# [Task brief]
From the records below, output exactly the lines running from the line containing "finish | 57 | 22.7 |" through the line containing "repair buffers | 229 | 1350 | 2.82", and no others.

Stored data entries

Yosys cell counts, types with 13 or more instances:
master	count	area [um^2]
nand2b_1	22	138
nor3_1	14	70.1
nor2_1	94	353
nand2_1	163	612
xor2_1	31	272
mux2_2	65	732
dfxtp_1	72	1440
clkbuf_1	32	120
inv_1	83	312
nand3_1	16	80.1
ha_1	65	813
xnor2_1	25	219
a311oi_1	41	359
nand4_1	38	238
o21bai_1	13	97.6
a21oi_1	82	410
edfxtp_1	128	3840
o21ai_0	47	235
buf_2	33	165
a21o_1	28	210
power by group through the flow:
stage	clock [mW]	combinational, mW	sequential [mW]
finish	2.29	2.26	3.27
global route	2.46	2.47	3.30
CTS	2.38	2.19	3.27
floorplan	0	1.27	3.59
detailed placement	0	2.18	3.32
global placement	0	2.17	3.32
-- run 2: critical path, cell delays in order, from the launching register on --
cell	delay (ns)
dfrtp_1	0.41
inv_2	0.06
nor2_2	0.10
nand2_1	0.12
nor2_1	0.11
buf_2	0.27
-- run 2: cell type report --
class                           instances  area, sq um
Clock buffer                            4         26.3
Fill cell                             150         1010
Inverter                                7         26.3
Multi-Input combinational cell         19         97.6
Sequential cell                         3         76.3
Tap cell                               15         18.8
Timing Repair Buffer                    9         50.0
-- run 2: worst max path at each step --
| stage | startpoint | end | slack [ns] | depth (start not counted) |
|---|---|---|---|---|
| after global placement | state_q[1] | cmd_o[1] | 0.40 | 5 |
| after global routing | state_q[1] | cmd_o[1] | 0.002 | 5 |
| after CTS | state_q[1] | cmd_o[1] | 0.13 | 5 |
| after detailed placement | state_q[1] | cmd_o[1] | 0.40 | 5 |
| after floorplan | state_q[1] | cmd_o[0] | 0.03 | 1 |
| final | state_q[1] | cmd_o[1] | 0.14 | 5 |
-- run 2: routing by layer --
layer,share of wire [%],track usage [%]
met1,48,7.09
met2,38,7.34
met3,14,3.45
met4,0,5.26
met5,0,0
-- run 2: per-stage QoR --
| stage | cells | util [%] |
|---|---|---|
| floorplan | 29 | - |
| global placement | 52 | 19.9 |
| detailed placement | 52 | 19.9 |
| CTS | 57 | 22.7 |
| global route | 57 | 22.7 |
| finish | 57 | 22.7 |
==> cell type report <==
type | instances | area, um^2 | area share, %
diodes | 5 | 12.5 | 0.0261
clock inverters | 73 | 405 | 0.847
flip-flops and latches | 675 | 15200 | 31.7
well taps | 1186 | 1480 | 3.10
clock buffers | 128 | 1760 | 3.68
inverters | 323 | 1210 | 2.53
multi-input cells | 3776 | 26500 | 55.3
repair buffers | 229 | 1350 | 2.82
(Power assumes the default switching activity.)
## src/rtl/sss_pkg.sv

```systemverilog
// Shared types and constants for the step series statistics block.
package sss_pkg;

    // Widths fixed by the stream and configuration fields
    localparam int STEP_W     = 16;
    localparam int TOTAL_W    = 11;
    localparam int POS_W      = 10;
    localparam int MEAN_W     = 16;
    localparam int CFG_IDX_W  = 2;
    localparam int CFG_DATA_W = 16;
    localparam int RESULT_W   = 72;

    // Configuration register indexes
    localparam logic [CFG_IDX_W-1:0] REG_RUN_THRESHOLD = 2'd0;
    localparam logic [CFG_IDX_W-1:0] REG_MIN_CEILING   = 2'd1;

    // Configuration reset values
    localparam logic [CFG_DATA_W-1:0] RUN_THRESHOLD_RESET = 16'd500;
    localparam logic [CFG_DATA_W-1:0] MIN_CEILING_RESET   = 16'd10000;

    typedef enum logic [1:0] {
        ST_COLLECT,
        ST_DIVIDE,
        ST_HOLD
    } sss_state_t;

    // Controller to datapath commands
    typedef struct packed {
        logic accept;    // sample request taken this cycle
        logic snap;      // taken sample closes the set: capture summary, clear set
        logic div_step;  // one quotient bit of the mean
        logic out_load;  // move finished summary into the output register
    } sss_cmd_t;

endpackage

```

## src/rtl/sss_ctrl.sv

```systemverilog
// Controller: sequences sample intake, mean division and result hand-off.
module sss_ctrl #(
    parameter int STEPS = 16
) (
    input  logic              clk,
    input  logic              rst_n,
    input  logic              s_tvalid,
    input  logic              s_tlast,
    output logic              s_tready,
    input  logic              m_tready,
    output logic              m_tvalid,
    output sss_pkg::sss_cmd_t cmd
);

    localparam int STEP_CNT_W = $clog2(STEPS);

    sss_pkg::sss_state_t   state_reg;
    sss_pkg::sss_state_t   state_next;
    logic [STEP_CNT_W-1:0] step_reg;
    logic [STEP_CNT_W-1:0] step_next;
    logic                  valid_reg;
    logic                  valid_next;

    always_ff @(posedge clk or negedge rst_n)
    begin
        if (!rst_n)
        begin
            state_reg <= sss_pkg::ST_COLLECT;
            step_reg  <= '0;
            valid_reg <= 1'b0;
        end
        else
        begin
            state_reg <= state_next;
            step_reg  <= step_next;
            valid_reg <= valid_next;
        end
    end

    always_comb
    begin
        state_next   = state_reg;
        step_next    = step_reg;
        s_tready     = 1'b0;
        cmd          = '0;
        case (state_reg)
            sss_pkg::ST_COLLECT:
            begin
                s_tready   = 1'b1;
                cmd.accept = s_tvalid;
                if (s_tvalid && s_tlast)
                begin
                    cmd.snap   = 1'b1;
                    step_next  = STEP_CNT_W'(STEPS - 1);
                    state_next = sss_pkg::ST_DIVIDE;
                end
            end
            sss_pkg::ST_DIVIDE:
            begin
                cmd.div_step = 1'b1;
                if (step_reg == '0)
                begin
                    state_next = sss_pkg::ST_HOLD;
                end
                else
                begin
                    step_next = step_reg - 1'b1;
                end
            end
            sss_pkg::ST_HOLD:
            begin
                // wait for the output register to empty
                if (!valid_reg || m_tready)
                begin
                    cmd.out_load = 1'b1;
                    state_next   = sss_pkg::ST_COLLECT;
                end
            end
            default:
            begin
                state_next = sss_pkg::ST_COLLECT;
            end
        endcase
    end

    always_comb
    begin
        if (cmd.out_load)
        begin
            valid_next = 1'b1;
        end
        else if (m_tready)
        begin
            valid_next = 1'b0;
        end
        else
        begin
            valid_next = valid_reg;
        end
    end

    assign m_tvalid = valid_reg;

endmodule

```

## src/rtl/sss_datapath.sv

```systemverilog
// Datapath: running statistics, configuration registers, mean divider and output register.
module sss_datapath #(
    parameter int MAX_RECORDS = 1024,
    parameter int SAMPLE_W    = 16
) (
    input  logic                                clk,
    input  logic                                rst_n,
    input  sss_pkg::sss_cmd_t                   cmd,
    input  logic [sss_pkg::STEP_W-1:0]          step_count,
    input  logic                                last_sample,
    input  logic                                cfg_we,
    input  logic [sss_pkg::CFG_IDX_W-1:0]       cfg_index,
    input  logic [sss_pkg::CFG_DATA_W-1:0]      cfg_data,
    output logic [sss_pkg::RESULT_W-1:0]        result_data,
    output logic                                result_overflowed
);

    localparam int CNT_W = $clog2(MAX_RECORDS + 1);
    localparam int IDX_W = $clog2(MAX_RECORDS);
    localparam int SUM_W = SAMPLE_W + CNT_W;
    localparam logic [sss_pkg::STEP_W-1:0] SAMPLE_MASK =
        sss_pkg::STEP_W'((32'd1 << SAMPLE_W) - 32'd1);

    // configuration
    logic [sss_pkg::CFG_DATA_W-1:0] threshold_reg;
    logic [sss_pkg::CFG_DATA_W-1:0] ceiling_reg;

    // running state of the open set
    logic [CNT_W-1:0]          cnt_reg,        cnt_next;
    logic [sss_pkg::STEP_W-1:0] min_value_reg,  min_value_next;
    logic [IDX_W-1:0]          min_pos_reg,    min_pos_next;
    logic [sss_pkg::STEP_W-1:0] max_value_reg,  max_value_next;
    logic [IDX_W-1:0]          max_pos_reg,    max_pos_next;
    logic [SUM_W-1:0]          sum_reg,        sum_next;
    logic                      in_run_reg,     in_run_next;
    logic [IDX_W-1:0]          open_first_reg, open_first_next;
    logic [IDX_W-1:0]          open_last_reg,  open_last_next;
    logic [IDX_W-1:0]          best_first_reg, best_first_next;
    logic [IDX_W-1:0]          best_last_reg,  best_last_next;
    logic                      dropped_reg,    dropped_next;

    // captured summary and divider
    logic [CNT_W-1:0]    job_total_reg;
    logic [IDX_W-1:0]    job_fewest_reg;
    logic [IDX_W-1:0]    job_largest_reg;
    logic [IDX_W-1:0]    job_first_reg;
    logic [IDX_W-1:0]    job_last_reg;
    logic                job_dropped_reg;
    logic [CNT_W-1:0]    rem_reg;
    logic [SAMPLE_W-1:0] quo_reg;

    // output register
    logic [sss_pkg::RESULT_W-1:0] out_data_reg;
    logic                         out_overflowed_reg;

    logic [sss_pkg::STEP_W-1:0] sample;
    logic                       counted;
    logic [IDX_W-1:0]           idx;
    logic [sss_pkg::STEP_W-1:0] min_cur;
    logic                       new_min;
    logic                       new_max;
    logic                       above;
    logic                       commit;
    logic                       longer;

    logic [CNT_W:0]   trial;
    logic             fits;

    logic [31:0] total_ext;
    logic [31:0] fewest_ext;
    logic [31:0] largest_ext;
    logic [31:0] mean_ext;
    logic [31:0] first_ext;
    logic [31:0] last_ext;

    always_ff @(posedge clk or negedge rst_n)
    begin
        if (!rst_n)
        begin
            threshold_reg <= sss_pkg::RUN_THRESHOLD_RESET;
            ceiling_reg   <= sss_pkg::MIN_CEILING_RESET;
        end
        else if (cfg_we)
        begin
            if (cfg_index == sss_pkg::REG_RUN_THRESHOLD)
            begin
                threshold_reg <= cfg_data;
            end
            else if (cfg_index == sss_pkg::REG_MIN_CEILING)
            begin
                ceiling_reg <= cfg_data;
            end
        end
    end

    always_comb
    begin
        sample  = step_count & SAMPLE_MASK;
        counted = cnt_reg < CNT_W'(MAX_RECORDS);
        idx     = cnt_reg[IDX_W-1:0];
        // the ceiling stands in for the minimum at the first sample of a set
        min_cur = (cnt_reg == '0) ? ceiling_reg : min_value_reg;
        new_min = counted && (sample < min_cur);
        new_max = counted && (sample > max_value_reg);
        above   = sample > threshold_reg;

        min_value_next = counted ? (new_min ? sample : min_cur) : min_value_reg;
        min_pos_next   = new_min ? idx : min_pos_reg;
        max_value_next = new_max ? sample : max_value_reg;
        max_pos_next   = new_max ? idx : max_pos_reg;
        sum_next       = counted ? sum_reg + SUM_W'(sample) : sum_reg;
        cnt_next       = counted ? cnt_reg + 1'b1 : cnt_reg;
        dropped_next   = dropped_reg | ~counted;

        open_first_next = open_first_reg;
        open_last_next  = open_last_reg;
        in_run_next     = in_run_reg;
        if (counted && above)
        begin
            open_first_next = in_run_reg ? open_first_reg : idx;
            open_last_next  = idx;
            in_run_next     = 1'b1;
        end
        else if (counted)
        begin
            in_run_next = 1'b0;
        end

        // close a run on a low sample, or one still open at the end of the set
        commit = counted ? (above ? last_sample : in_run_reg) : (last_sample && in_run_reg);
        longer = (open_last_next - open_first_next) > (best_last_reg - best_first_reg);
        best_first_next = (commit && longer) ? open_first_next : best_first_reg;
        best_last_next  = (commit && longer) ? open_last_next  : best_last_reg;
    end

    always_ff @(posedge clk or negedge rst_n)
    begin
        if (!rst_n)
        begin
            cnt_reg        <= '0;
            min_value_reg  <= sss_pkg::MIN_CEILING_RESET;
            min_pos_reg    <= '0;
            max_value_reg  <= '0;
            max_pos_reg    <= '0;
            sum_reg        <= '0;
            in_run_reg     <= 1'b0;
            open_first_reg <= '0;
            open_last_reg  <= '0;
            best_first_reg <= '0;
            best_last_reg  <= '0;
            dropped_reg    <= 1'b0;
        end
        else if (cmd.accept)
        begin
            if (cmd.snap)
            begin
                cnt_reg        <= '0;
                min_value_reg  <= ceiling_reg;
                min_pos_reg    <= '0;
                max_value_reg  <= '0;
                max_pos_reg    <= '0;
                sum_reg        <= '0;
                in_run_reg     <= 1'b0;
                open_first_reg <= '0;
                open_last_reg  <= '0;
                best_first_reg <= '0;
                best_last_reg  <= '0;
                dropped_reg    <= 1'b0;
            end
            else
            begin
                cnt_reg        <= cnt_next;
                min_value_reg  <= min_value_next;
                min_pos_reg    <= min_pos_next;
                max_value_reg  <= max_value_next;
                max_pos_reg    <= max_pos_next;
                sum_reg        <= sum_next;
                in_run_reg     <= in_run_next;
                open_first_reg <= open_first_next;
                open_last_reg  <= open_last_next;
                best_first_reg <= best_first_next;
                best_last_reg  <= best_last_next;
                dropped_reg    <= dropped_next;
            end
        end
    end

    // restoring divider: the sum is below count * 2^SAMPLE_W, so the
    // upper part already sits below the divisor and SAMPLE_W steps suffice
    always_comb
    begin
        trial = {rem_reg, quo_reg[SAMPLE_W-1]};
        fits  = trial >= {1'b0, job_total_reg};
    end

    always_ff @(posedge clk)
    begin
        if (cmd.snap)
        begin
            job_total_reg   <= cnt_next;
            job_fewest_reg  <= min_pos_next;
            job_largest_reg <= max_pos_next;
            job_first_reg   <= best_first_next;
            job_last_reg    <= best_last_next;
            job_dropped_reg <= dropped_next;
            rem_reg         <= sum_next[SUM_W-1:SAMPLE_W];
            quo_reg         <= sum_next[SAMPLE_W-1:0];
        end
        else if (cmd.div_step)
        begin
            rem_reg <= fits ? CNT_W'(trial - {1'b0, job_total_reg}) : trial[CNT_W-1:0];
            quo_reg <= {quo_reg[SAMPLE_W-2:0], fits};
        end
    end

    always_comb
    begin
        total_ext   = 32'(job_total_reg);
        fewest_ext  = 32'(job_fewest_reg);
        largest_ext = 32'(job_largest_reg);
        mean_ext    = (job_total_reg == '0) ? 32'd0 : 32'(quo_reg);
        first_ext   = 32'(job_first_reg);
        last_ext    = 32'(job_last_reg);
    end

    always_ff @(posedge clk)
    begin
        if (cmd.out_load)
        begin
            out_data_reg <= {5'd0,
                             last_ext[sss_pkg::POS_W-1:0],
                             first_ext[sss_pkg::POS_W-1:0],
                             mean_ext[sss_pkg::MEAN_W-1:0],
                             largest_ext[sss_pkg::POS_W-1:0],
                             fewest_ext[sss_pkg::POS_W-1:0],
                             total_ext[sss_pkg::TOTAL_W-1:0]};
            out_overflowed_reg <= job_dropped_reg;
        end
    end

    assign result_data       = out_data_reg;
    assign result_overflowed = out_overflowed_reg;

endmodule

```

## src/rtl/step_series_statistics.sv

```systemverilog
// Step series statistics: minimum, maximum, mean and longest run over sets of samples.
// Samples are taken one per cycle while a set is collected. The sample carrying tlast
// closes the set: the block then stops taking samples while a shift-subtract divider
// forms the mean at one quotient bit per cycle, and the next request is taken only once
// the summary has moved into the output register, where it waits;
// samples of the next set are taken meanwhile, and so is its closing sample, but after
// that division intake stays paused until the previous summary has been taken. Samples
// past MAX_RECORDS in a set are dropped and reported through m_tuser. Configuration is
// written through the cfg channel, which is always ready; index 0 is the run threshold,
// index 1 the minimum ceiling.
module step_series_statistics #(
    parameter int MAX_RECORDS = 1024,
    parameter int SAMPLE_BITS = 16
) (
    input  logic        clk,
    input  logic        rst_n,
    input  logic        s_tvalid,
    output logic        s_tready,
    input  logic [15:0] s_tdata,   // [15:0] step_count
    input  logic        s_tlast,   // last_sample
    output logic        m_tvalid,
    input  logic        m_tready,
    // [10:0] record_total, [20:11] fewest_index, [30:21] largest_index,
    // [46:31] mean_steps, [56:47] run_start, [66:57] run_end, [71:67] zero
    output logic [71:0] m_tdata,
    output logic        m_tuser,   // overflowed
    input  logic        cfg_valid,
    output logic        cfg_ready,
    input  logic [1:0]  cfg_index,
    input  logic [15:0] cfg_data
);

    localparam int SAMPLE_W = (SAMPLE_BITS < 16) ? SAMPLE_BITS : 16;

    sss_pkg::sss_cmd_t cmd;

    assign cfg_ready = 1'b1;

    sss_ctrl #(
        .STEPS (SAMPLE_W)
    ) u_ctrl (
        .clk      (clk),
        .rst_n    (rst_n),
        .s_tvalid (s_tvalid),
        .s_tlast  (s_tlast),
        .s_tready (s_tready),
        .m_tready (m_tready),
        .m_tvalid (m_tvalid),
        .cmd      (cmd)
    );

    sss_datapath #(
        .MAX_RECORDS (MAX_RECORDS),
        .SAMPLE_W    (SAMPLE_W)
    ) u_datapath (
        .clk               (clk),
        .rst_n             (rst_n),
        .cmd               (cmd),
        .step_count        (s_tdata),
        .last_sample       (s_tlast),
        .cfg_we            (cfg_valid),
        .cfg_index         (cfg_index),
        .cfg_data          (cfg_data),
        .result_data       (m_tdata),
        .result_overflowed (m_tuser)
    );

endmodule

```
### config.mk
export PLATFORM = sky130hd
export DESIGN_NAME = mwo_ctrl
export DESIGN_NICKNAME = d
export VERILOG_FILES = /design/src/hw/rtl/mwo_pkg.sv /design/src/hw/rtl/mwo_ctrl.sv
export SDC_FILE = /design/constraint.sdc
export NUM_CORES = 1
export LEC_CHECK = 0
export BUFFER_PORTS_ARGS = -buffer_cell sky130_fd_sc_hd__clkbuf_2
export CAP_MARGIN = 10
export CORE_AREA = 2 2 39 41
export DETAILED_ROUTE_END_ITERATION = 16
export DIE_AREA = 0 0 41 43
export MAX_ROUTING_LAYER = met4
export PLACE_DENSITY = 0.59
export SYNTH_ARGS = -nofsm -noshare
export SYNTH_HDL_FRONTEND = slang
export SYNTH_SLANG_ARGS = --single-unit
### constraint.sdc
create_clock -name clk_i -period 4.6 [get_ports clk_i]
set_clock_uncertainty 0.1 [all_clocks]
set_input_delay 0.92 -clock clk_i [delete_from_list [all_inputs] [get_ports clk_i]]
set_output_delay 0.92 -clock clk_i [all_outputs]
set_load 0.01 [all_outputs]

# [Reply]
| finish | 57 | 22.7 |
==> cell type report <==
type | instances | area, um^2 | area share, %
diodes | 5 | 12.5 | 0.0261
clock inverters | 73 | 405 | 0.847
flip-flops and latches | 675 | 15200 | 31.7
well taps | 1186 | 1480 | 3.10
clock buffers | 128 | 1760 | 3.68
inverters | 323 | 1210 | 2.53
multi-input cells | 3776 | 26500 | 55.3
repair buffers | 229 | 1350 | 2.82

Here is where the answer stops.